**Requirement:** Which lines run from the line with "item / 4_1_cts / 5_1_grt" through the line with "pin swaps: 3 / 4" in the entries below? Print them exactly, both ends included, and nothing more.

==*==

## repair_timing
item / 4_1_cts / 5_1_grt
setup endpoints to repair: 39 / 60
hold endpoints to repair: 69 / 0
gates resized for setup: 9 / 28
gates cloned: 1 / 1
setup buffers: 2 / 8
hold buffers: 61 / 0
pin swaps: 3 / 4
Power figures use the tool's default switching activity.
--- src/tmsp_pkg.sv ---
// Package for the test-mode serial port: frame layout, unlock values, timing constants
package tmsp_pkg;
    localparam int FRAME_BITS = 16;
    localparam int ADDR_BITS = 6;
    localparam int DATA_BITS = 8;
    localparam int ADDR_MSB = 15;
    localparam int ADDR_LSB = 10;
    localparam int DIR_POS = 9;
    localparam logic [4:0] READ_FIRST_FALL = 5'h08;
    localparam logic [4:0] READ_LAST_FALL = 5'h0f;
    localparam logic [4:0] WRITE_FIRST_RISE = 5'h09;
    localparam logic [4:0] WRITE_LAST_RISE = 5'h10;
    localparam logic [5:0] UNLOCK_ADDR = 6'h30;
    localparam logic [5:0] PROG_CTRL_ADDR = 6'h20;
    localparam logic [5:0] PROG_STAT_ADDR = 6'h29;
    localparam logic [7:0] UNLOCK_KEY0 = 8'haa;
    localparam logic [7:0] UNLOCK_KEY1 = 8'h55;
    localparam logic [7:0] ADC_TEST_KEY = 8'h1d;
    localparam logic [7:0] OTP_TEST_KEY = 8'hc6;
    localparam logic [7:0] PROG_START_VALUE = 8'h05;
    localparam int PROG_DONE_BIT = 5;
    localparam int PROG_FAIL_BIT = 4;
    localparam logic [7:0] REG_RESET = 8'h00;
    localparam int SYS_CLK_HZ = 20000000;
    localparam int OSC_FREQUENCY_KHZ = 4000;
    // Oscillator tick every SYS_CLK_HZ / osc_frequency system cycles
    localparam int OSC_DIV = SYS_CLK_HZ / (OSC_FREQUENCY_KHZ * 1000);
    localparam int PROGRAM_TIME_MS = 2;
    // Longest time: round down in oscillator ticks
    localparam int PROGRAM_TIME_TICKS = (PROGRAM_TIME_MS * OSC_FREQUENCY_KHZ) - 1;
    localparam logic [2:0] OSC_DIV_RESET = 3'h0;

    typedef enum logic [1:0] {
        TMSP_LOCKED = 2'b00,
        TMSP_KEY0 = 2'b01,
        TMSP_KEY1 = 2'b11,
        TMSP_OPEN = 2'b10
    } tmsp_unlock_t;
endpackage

==*==

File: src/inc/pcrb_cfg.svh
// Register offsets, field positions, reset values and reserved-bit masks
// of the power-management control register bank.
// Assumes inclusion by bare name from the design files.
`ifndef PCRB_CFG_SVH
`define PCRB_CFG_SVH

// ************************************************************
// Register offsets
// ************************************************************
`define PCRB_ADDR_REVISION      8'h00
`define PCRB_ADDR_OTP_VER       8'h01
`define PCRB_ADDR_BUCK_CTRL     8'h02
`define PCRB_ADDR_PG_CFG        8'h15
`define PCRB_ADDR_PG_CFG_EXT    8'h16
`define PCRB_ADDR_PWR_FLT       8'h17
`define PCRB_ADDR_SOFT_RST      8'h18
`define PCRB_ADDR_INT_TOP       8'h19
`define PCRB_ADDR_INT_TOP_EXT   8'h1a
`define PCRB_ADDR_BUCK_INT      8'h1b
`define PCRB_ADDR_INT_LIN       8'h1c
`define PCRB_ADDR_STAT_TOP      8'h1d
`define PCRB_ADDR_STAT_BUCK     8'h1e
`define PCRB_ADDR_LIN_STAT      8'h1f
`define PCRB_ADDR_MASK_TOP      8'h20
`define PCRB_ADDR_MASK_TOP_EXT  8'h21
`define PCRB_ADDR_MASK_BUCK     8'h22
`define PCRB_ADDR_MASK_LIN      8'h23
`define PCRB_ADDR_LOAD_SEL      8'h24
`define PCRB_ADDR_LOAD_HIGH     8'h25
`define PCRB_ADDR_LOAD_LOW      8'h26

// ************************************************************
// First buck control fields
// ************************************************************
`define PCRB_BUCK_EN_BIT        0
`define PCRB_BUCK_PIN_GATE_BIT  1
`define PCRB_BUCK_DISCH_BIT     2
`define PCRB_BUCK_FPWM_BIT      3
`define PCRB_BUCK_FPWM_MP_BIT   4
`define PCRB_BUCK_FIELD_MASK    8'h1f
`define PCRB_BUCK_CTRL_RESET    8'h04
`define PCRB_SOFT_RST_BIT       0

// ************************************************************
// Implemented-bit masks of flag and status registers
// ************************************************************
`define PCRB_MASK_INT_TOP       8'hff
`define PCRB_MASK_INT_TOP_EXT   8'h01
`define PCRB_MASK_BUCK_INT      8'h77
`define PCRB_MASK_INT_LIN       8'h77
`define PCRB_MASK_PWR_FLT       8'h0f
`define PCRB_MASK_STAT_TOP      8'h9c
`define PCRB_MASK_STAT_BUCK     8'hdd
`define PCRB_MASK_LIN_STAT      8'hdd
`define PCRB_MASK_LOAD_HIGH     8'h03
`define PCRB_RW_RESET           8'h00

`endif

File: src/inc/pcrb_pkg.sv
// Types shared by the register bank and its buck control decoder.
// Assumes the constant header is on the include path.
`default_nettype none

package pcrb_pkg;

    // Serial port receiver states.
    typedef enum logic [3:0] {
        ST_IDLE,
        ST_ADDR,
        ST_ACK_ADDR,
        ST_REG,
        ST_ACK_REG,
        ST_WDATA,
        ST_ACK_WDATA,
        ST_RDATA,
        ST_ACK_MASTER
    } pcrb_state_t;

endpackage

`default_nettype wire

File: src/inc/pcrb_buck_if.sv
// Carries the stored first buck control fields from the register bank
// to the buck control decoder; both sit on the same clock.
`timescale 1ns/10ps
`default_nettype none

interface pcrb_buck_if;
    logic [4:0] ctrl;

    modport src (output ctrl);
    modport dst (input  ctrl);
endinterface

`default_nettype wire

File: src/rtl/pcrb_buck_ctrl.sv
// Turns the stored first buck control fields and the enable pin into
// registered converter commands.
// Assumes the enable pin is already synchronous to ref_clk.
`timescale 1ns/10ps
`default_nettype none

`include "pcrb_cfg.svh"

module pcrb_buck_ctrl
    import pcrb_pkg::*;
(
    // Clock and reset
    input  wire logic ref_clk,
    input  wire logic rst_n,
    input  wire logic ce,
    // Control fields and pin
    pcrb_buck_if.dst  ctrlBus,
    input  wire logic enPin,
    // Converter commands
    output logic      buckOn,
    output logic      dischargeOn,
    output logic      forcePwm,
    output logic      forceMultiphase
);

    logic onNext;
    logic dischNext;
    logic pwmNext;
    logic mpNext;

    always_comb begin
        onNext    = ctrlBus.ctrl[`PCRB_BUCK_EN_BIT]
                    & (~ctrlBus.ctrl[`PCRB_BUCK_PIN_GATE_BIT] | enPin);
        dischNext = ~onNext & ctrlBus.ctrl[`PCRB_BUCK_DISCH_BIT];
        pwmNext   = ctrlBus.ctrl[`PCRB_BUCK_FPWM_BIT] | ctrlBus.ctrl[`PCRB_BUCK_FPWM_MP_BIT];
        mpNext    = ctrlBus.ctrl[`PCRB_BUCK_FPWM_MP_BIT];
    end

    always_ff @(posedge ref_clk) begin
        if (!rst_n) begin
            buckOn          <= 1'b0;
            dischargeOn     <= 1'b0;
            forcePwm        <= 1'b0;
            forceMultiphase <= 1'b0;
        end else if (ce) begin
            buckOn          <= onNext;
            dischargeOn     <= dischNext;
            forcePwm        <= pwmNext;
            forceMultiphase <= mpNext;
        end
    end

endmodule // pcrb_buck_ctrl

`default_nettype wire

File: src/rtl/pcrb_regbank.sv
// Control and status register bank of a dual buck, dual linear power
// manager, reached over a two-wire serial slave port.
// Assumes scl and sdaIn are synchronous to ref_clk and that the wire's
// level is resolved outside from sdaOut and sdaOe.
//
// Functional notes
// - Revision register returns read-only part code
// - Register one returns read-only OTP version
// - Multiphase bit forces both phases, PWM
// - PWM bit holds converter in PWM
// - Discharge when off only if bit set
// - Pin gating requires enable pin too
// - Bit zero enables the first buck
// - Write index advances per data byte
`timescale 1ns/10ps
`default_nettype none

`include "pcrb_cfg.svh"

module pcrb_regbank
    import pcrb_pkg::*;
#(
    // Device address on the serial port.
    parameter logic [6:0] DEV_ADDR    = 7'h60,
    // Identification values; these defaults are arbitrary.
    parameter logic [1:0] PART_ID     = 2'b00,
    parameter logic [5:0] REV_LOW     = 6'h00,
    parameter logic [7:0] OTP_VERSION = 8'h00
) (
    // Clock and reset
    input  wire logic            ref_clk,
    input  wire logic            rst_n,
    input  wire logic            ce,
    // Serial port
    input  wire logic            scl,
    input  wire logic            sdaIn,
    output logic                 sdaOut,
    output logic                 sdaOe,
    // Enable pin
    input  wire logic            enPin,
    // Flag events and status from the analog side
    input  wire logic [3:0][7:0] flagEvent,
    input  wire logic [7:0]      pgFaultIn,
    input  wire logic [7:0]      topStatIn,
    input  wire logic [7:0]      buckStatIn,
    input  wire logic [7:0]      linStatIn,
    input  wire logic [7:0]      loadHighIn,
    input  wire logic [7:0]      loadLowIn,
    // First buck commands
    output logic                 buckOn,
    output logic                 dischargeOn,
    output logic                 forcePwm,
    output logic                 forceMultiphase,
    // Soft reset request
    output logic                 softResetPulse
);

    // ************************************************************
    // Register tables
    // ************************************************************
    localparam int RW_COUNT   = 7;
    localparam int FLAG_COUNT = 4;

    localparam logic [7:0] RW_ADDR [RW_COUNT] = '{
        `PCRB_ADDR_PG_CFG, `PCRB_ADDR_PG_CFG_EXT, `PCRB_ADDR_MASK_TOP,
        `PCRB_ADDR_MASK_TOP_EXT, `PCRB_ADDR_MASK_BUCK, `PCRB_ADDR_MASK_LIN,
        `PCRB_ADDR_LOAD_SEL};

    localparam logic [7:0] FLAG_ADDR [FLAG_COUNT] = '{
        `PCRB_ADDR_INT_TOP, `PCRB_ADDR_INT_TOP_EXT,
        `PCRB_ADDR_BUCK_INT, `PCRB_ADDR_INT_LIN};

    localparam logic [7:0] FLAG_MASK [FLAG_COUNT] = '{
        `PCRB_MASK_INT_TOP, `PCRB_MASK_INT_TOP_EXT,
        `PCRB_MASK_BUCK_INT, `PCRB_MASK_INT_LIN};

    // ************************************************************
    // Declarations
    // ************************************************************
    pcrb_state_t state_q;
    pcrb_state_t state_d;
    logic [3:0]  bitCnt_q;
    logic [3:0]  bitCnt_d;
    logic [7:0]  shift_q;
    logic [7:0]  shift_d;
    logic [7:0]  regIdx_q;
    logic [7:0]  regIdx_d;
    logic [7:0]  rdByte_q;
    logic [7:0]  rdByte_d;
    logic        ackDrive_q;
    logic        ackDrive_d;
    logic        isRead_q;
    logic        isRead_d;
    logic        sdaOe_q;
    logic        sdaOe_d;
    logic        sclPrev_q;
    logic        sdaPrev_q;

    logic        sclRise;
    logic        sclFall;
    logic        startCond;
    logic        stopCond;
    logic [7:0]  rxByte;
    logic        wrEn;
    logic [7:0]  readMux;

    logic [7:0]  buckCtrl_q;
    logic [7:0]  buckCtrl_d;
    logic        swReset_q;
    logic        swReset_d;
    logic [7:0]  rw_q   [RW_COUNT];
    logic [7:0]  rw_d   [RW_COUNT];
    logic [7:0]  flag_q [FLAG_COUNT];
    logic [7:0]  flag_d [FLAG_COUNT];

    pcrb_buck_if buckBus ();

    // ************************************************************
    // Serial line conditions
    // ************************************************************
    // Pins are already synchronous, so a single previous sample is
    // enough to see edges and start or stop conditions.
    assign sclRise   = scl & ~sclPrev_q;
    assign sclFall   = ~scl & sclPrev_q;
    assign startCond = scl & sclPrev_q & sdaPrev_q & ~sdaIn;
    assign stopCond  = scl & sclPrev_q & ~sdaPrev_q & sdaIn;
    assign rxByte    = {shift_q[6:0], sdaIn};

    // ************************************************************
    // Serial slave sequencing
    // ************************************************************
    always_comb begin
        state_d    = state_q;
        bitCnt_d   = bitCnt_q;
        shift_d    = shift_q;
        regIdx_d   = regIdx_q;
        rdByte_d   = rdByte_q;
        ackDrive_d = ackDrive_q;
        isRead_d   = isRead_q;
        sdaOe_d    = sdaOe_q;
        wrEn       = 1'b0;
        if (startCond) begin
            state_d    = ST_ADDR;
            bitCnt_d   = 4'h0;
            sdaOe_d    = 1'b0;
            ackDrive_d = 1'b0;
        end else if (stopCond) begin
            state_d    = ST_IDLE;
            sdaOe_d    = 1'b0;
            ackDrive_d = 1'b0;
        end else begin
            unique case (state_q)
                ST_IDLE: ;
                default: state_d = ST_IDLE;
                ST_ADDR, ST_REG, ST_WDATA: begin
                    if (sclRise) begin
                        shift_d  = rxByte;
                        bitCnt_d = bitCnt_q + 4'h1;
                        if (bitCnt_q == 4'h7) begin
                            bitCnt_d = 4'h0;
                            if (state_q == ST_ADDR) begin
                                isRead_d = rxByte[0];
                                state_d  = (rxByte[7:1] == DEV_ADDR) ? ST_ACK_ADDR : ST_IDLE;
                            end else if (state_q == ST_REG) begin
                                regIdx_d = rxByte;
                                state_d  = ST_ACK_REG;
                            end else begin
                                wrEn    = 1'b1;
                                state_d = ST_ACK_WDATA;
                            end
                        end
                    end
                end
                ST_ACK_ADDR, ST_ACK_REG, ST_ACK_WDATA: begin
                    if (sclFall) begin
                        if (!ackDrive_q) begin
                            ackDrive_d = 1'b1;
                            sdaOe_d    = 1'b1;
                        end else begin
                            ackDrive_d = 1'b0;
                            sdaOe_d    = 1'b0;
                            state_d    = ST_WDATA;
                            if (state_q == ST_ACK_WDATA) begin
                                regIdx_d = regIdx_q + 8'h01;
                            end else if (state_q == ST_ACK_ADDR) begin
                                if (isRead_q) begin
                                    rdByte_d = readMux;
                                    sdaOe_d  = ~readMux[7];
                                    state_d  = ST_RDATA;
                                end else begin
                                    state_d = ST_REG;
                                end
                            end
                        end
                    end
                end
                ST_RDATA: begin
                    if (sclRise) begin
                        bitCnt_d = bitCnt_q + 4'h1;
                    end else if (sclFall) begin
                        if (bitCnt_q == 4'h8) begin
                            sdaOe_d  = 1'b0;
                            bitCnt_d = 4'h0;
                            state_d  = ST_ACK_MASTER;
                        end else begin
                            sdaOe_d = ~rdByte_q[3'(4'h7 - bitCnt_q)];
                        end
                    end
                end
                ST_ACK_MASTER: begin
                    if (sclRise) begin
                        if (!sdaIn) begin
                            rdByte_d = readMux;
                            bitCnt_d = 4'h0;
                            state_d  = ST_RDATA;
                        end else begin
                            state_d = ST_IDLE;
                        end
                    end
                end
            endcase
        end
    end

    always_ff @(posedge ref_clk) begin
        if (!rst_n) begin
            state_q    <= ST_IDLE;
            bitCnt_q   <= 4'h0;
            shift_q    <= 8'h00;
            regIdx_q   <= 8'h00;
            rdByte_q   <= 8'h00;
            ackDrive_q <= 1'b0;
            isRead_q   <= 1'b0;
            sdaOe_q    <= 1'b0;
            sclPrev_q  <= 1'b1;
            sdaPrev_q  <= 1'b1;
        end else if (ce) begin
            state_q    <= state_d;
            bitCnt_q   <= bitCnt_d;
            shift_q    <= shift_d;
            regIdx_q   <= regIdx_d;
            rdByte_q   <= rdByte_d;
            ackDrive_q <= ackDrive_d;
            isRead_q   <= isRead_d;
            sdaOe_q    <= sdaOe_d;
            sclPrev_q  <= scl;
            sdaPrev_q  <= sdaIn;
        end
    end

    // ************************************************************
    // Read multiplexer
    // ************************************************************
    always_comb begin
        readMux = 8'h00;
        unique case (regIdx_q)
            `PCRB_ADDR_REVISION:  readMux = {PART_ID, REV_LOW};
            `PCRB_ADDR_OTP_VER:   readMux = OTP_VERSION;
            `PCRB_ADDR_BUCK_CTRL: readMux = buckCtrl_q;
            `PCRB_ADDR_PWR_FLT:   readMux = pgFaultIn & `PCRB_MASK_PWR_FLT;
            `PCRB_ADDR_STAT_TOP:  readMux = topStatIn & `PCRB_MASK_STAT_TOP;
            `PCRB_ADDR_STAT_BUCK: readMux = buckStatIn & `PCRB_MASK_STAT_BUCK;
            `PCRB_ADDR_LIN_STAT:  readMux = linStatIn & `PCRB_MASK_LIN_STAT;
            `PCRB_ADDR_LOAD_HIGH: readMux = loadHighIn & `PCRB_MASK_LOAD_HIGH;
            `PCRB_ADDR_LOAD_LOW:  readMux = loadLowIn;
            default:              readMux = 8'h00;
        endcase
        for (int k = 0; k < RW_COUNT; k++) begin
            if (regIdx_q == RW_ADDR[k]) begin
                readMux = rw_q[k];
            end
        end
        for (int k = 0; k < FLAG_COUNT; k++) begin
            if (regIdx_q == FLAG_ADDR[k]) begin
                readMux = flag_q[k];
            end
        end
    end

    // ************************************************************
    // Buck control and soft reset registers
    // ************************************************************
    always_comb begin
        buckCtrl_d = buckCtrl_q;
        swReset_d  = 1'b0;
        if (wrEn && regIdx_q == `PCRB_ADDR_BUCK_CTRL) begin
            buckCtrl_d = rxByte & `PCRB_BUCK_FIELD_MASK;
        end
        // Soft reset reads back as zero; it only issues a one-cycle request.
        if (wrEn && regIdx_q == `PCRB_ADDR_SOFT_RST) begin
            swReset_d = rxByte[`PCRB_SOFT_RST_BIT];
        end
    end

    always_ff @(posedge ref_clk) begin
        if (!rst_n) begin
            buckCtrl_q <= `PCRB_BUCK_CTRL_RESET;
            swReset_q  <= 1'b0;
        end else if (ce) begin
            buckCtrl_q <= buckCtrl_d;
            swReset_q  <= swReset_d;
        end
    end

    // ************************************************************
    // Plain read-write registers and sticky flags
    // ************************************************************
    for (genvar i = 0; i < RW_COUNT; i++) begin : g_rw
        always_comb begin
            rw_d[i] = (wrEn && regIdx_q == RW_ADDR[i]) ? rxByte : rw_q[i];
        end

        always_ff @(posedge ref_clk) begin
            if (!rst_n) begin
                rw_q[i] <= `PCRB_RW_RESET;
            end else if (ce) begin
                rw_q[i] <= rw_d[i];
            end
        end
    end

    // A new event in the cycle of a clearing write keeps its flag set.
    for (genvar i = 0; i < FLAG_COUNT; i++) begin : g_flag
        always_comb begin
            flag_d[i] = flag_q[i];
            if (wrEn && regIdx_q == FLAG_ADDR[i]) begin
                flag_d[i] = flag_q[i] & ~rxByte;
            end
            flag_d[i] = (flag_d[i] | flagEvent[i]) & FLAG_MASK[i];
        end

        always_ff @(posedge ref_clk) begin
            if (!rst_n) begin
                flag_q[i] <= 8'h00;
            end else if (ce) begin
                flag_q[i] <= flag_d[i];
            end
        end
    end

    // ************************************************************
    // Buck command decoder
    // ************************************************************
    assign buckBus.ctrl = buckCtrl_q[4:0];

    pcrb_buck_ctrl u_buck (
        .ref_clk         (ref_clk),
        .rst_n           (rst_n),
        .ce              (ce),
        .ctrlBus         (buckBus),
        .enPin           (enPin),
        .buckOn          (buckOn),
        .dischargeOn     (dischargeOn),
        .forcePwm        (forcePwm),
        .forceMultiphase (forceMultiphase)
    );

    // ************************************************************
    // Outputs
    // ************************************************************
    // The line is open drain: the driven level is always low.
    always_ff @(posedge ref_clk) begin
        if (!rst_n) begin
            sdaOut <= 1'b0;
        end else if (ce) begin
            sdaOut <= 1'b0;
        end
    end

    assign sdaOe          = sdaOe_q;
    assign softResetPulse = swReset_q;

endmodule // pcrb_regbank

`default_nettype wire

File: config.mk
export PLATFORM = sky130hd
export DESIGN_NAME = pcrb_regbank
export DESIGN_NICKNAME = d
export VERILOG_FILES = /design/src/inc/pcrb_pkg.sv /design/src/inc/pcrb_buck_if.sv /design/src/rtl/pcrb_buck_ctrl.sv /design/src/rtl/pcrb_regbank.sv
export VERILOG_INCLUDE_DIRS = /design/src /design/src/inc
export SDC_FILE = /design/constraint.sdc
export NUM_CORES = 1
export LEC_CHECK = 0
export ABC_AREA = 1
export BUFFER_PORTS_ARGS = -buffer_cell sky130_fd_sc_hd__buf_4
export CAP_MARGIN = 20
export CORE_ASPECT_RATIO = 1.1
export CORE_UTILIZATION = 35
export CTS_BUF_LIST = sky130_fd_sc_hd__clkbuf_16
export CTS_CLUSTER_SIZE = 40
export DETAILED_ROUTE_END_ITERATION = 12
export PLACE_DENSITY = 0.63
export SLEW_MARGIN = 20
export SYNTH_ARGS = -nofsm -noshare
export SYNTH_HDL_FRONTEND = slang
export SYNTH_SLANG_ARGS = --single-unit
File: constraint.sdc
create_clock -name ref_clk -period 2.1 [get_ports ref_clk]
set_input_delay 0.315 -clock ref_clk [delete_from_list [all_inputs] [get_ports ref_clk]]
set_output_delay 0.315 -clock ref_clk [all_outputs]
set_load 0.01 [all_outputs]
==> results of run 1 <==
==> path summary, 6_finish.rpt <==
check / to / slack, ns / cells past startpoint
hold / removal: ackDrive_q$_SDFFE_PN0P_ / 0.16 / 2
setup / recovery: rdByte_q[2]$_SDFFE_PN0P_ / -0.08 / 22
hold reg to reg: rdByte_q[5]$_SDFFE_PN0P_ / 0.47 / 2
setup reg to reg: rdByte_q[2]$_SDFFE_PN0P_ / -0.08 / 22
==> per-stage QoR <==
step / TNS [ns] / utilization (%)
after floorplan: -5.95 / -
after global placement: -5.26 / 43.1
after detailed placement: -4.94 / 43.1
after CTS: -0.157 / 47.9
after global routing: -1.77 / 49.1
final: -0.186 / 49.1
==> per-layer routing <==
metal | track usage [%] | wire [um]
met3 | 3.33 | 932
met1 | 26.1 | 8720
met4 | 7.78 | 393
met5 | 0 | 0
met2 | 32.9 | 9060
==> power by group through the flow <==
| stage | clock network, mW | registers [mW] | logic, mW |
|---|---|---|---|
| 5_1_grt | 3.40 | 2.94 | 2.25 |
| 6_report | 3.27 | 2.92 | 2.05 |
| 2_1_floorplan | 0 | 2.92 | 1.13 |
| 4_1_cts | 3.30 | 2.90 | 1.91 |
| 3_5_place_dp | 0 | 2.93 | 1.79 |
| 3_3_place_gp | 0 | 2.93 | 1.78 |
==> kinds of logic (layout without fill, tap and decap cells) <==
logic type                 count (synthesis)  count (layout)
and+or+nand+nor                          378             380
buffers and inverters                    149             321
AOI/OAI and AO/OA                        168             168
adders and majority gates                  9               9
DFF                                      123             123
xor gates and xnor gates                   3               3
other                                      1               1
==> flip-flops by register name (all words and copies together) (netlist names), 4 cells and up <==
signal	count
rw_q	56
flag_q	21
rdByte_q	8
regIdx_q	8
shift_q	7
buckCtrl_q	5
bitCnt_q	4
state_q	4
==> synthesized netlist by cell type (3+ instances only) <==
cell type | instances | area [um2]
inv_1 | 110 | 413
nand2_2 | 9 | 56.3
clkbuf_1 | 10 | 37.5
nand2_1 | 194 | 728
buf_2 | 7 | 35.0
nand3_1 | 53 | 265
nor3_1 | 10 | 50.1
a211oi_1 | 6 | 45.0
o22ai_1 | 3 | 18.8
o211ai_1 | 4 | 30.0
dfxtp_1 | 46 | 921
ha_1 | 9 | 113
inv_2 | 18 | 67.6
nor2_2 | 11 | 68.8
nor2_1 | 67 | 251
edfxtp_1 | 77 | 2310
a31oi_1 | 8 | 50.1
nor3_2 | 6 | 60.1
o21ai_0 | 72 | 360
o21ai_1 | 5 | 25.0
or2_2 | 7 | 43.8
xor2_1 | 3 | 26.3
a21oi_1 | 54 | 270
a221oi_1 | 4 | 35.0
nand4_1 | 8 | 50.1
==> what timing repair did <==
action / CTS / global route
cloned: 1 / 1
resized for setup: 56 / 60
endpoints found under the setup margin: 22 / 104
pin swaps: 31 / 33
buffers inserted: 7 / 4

==*==

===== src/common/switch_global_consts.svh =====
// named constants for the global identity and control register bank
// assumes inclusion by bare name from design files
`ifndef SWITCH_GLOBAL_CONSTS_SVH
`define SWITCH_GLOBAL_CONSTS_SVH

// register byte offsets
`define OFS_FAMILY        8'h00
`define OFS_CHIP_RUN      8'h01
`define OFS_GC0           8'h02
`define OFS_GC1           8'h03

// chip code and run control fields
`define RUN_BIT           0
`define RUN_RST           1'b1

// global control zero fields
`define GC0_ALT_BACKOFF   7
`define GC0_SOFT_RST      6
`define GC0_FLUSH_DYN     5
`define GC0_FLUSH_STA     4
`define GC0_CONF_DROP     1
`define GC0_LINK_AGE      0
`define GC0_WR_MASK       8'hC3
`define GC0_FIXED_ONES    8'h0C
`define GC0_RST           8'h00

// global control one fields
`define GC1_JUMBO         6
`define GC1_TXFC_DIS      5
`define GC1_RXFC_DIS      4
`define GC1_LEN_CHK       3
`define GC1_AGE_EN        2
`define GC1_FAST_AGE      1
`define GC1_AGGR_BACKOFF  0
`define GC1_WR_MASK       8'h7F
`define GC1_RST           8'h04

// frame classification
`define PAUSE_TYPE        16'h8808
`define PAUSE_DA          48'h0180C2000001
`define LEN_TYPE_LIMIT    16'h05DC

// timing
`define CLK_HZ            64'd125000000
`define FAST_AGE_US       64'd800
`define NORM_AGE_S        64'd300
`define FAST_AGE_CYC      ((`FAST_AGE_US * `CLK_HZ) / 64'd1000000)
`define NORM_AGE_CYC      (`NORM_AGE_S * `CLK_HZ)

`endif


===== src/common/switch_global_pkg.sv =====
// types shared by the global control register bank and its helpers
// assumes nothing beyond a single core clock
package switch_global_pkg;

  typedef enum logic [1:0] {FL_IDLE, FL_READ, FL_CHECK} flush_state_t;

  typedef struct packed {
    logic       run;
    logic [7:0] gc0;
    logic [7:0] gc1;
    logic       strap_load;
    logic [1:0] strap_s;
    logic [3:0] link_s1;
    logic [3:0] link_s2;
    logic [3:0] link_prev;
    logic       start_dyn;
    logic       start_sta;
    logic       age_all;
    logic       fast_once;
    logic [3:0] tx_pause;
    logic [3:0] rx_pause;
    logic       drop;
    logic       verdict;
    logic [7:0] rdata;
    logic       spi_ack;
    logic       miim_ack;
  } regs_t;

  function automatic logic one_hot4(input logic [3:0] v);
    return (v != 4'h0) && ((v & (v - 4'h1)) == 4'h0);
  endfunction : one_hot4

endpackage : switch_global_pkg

==*==

**Response box:**
item / 4_1_cts / 5_1_grt
setup endpoints to repair: 39 / 60
hold endpoints to repair: 69 / 0
gates resized for setup: 9 / 28
gates cloned: 1 / 1
setup buffers: 2 / 8
hold buffers: 61 / 0
pin swaps: 3 / 4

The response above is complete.